The Forum is an initiative from the Federation of European Academies of Medicine (FEAM) and aims to bring together representatives from academia, research charities, industry, European and national trade associations and professional bodies, regulators, public health bodies, and patient and consumers groups. Among the topics discussed were: thematic priorities for future research; linkage with the UN Sustainable Development Goals (SDGs); research missions; current gaps in support; and how to improve coordination and consolidation of research programmes across Europe.
This is an important time for European health policy and for sustaining biomedical research and innovation. The forthcoming EU Framework Programme for Research and Innovation, FP9, provides a critical opportunity for stakeholders across the biomedical and health sectors to discuss their research vision and priorities for Europe, linkage with global goals, and defining approaches to closing gaps in support and to promoting coordination of effort.
Dr Line Matthiessen of the European Commission (DG Research and Innovation) provided valuable insight into the drivers for prioritising biomedical and health research objectives in FP9. These drivers include: the challenges facing society, for example in terms of health and care costs, inequalities and environmental factors; and the need to promote innovative industry competitiveness. There is also the opportunity to capitalise on previous achievements in funding programmes associated with the development of human capital (including in cross-sectoral collaborative initiatives) and the paramount requirement to deliver impact.
Recent proposals to increase mission-oriented approaches in FP9 are very relevant to health research: successful characteristics of a mission orientation were illustrated by the work of a consortium on rare diseases in Horizon 2020 (i.e. the International Rare Diseases Research Consortium – IRDiRC). Increased impact can be anticipated if the scientific community and other stakeholders are mobilised to address shared goals.
High-level experts from academia, industry and patient groups then responded with their perspectives on the vision for FP9. For example, there were suggestions for other health research missions with potential for EU added value to address unmet medical needs in the fields of dementia, infectious diseases/antimicrobial resistance, and mental health. Among the many significant issues arising in discussion was an emphasis on the importance of:
Continuing the use of animals in scientific research. Despite progress in developing alternatives, well-regulated animal models are still needed to provide biological insight and help to tackle unmet medical needs.
Continuing commitment to basic, discovery science (investigator – driven, bottom up ideas) at a time of increasing attention to translational science: ensuring a balance between mission-oriented and fundamental research.

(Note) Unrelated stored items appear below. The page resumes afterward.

## config.mk

```make
export PLATFORM = sky130hd
export DESIGN_NAME = sram_dp_ctrl
export DESIGN_NICKNAME = d
export VERILOG_FILES = /design/src/rtl/sram_dp_ctrl.sv
export SDC_FILE = /design/constraint.sdc
export NUM_CORES = 1
export LEC_CHECK = 0
export BUFFER_PORTS_ARGS = -buffer_cell sky130_fd_sc_hd__clkbuf_2
export CAP_MARGIN = 20
export CORE_UTILIZATION = 49
export DETAILED_ROUTE_END_ITERATION = 8
export GPL_TIMING_DRIVEN = 1
export PLACE_DENSITY = 0.8
export SYNTH_ARGS = -nofsm -noshare
export SYNTH_HDL_FRONTEND = slang
export SYNTH_SLANG_ARGS = --single-unit
```

## constraint.sdc

```tcl
create_clock -name clk -period 1.9 [get_ports clk]
set_input_delay 0.38 -clock clk [delete_from_list [all_inputs] [get_ports clk]]
set_output_delay 0.38 -clock clk [all_outputs]
set_load 0.03 [all_outputs]
```

## src/rtl/sram_dp_ctrl.sv

```systemverilog
// Initiator-side controller for a 16x8 dual-port synchronous SRAM: valid/ready request channels,
// in-order back-pressurable read responses. Define SRAM_DP_CTRL_FWD_EN to forward colliding writes instead of stalling reads.
module sram_dp_ctrl #(
    parameter int DATA_W    = 8,
    parameter int ADDR_W    = 4,
    parameter int RD_LAT    = 1,
    parameter int RSP_DEPTH = 2
) (
    input  logic              clk,
    input  logic              rst_n,
    input  logic              wr_valid,
    output logic              wr_ready,
    input  logic [ADDR_W-1:0] wr_addr,
    input  logic [DATA_W-1:0] wr_data,
    input  logic              rd_valid,
    output logic              rd_ready,
    input  logic [ADDR_W-1:0] rd_addr,
    output logic              rsp_valid,
    input  logic              rsp_ready,
    output logic [DATA_W-1:0] rsp_data,
    output logic              mem_rst,
    output logic              mem_wr_en,
    output logic              mem_rd_en,
    output logic [ADDR_W-1:0] mem_wr_addr,
    output logic [ADDR_W-1:0] mem_rd_addr,
    output logic [DATA_W-1:0] mem_data_in,
    input  logic [DATA_W-1:0] mem_data_out
);

    localparam int PTR_W = $clog2(RSP_DEPTH);
    localparam int CNT_W = $clog2(RSP_DEPTH + 1);
    localparam int OUT_W = $clog2(RSP_DEPTH + RD_LAT + 2);

    typedef enum logic {ST_INIT, ST_RUN} state_t;

    state_t state, state_next;
    logic   run;

    logic              wr_fire, rd_fire, collide, credit_ok;
    logic [RD_LAT:0]   rd_pipe;
    logic [OUT_W-1:0]  inflight, outstanding;

    logic [DATA_W-1:0] fifo_mem [RSP_DEPTH];
    logic [PTR_W-1:0]  wr_ptr, rd_ptr;
    logic [CNT_W-1:0]  fifo_count;
    logic              push, pop;
    logic [DATA_W-1:0] push_data;

    function automatic logic [PTR_W-1:0] ptr_inc(input logic [PTR_W-1:0] p);
        return (p == PTR_W'(RSP_DEPTH - 1)) ? '0 : p + PTR_W'(1);
    endfunction

    always_ff @(posedge clk or negedge rst_n) begin
        if (!rst_n) state <= ST_INIT;
        else        state <= state_next;
    end

    always_comb begin
        state_next = state;
        case (state)
            ST_INIT: state_next = ST_RUN;
            ST_RUN:  state_next = ST_RUN;
            default: state_next = ST_INIT;
        endcase
    end

    always_comb begin
        mem_rst = (state == ST_INIT);
        run     = (state == ST_RUN);
    end

    always_comb begin
        inflight = '0;
        for (int i = 0; i <= RD_LAT; i++) inflight = inflight + OUT_W'(rd_pipe[i]);
    end

    assign outstanding = OUT_W'(fifo_count) + inflight;
    assign credit_ok   = (outstanding < OUT_W'(RSP_DEPTH));
    assign wr_ready    = run;
    assign wr_fire     = wr_valid & wr_ready;
    assign collide     = wr_fire & rd_valid & (wr_addr == rd_addr);
`ifdef SRAM_DP_CTRL_FWD_EN
    assign rd_ready    = run & credit_ok;
`else
    // Stalling the read lets the write land first, so next cycle's read sees new data.
    assign rd_ready    = run & credit_ok & ~collide;
`endif
    assign rd_fire     = rd_valid & rd_ready;

    always_ff @(posedge clk or negedge rst_n) begin
        if (!rst_n) begin
            mem_wr_en   <= 1'b0;
            mem_rd_en   <= 1'b0;
            mem_wr_addr <= '0;
            mem_rd_addr <= '0;
            mem_data_in <= '0;
        end else begin
            mem_wr_en <= wr_fire;
            mem_rd_en <= rd_fire;
            if (wr_fire) begin
                mem_wr_addr <= wr_addr;
                mem_data_in <= wr_data;
            end
            if (rd_fire) mem_rd_addr <= rd_addr;
        end
    end

    // Stage k is set k edges after accept; the last stage marks the capture edge.
    always_ff @(posedge clk or negedge rst_n) begin
        if (!rst_n) rd_pipe <= '0;
        else        rd_pipe <= {rd_pipe[RD_LAT-1:0], rd_fire};
    end

`ifdef SRAM_DP_CTRL_FWD_EN
    logic [RD_LAT:0]   fwd_pipe;
    logic [DATA_W-1:0] fwd_data [RD_LAT+1];

    always_ff @(posedge clk or negedge rst_n) begin
        if (!rst_n) begin
            fwd_pipe <= '0;
            for (int i = 0; i <= RD_LAT; i++) fwd_data[i] <= '0;
        end else begin
            fwd_pipe    <= {fwd_pipe[RD_LAT-1:0], rd_fire & collide};
            fwd_data[0] <= wr_data;
            for (int i = 1; i <= RD_LAT; i++) fwd_data[i] <= fwd_data[i-1];
        end
    end

    assign push_data = fwd_pipe[RD_LAT] ? fwd_data[RD_LAT] : mem_data_out;
`else
    assign push_data = mem_data_out;
`endif

    assign push      = rd_pipe[RD_LAT];
    assign rsp_valid = (fifo_count != '0);
    assign pop       = rsp_valid & rsp_ready;
    assign rsp_data  = fifo_mem[rd_ptr];

    always_ff @(posedge clk or negedge rst_n) begin
        if (!rst_n) begin
            wr_ptr     <= '0;
            rd_ptr     <= '0;
            fifo_count <= '0;
            for (int i = 0; i < RSP_DEPTH; i++) fifo_mem[i] <= '0;
        end else begin
            if (push) begin
                fifo_mem[wr_ptr] <= push_data;
                wr_ptr           <= ptr_inc(wr_ptr);
            end
            if (pop) rd_ptr <= ptr_inc(rd_ptr);
            case ({push, pop})
                2'b10:   fifo_count <= fifo_count + CNT_W'(1);
                2'b01:   fifo_count <= fifo_count - CNT_W'(1);
                default: fifo_count <= fifo_count;
            endcase
        end
    end

endmodule
```

==> flow_metrics.env <==
export IMPL_synth_ff_type="dfrtp_1"
export IMPL_hpwl_microns=2270
export IMPL_tightest_slew_ps=519.5
export IMPL_first_iter_violations=37
export IMPL_skew_ps=6.535
export IMPL_grt_pass1_vias=1185
export IMPL_synth_top_area_cell="dfrtp_1"
export IMPL_yosys_cell_types_count=24
export IMPL_io_buffers=58
export IMPL_antennaDiodeCount=0
export IMPL_root_buffer="clkbuf_4"
export IMPL_p_leak_nw=1.076
export IMPL_yosysMostFrequentCell="dfrtp_1"
export IMPL_min_period_ps=1874
export IMPL_die_area_sq_um=3723
export IMPL_powerDensity_nw_per_um2=1615
export IMPL_worstReg2RegStart="fifo_count[0]"
export IMPL_clk_pin_slew_ps=110
export IMPL_slew_headroom=0.6528
export IMPL_setup_ws_ps=26.18
export IMPL_wl_microns=3133
export IMPL_synth_cell_area_sq_um=1707
export IMPL_n_fill_cell=256
export IMPL_stdcell_count=229
export IMPL_placed_cell_area_sq_um=2053
export IMPL_area_growth_syn_to_layout_pct=29.47
export IMPL_grt_use_total=0.1872
export IMPL_postRouteAntennaNets=0
export IMPL_drcViolationCount=0
export IMPL_clock_latency_ps=340
export IMPL_max_freq_mhz=533.7
export IMPL_drv_cap=0
export IMPL_timing_final_crit_share=0.9862
export IMPL_crit_fanout=3
export IMPL_synth_top_cell_area_share=0.5865
export IMPL_chipHeight_microns=61.02
export IMPL_globalplace_congestion=0.7263
export IMPL_startpoint="fifo_count[0]"
export IMPL_cts_tree="yes"
export IMPL_ys_ff_latch=40
export IMPL_die_w_microns=61.02
export IMPL_finalNetCount=214
export IMPL_start_util=0.5114
export IMPL_io_pins=59
export IMPL_maxSlewViolCount=0
export IMPL_setup_viol=0
export IMPL_antenna_found_initial=0
export IMPL_placed_cells=218
export IMPL_via_per_inst=4.939
export IMPL_synth_warnings=0
export IMPL_finalHoldViolCount=0
export IMPL_setup_worst_path_end_class="output pin"
export IMPL_register_area_sq_um=1002
export IMPL_syn_instance_count=115
export IMPL_synthTopCellsByArea="dfrtp_1 59%, mux2_2 24%, xor2_1 3.1%"
export IMPL_core_sq_um=3337
export IMPL_synth_area_per_cell_sq_um=14.84
export IMPL_seq_area_frac_synth=0.5865
export IMPL_cts_htree_levels=2
export IMPL_cts_buffer_depth=2
export IMPL_yosys_top_cells_count="40 x dfrtp_1, 36 x mux2_2, 6 x xor2_1"
export IMPL_cts_buffers_inserted=5
export IMPL_grt_max_degree=41
export IMPL_fin_area_sq_um=2210
export IMPL_status="finished, final reports clean"
export IMPL_vias=1131
export IMPL_multiInputGateArea_sq_um=703.2
export IMPL_synthArstFlopShare=1.000
export IMPL_synth_edf_count=0
export IMPL_criticalPathCategory="flop to output pin"
export IMPL_syn_nets=146
export IMPL_min_path_type="primary input to asynchronous set/reset pin"
export IMPL_num_rows=21
export IMPL_hold_ws_ps=81.24
export IMPL_grt_pass1_wl_microns=4968
export IMPL_ir_drop_mv=0.7933
export IMPL_drtPass1Iterations=4
export IMPL_dp_slack_ps=163.1
export IMPL_required_ps=1520
export IMPL_final_util=0.6622
export IMPL_routedWlPerCell_microns=13.68
export IMPL_grt_ovfl_total=0
export IMPL_cts_sinks=40
export IMPL_cp_arrival_ps=1490
export IMPL_worstSetupStartpointType="flop"
export IMPL_drive_gt1_frac=0.6557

Addressing the challenges of transdisciplinary in a culture where many academics still work in silos: this may require new incentives but is essential to enable innovation and deliver more integrated approaches to health management.
Harnessing the combined skills of academia and industry in partnerships that will also include health services and patients. There is considerable scope to facilitate all stakeholders working together to identify research priorities and clarify research design, increasing patient representation throughout research. Scientific and clinical communities must augment their efforts to engage with patients and the public to understand their priorities for unmet medical needs.
Exploring how to improve collaboration across the large part of health research that is currently organised and funded at a national level. The proposed European Council for Health Research may help in underpinning coordination and synergy, and act as a single point of entry for all health research. There is a broad agenda for co-ordination in addition to funding. There will be new challenges for maintaining the essential mobility of scientists and their families and for building multilateral partnerships in Europe. Education and training must incorporate the acquisition of new complementary skills for researchers and health professionals, for example transdisciplinary and the capacities for interpreting and using large data sets.
Developing future healthcare systems for people-centred quality care with the focus shifting to health rather than disease and entailing new understanding of multimorbidity and of early pathogenesis. Among the requirements, this transformation calls for renewed commitment to digital health and digital infrastructure, with implications for training and research.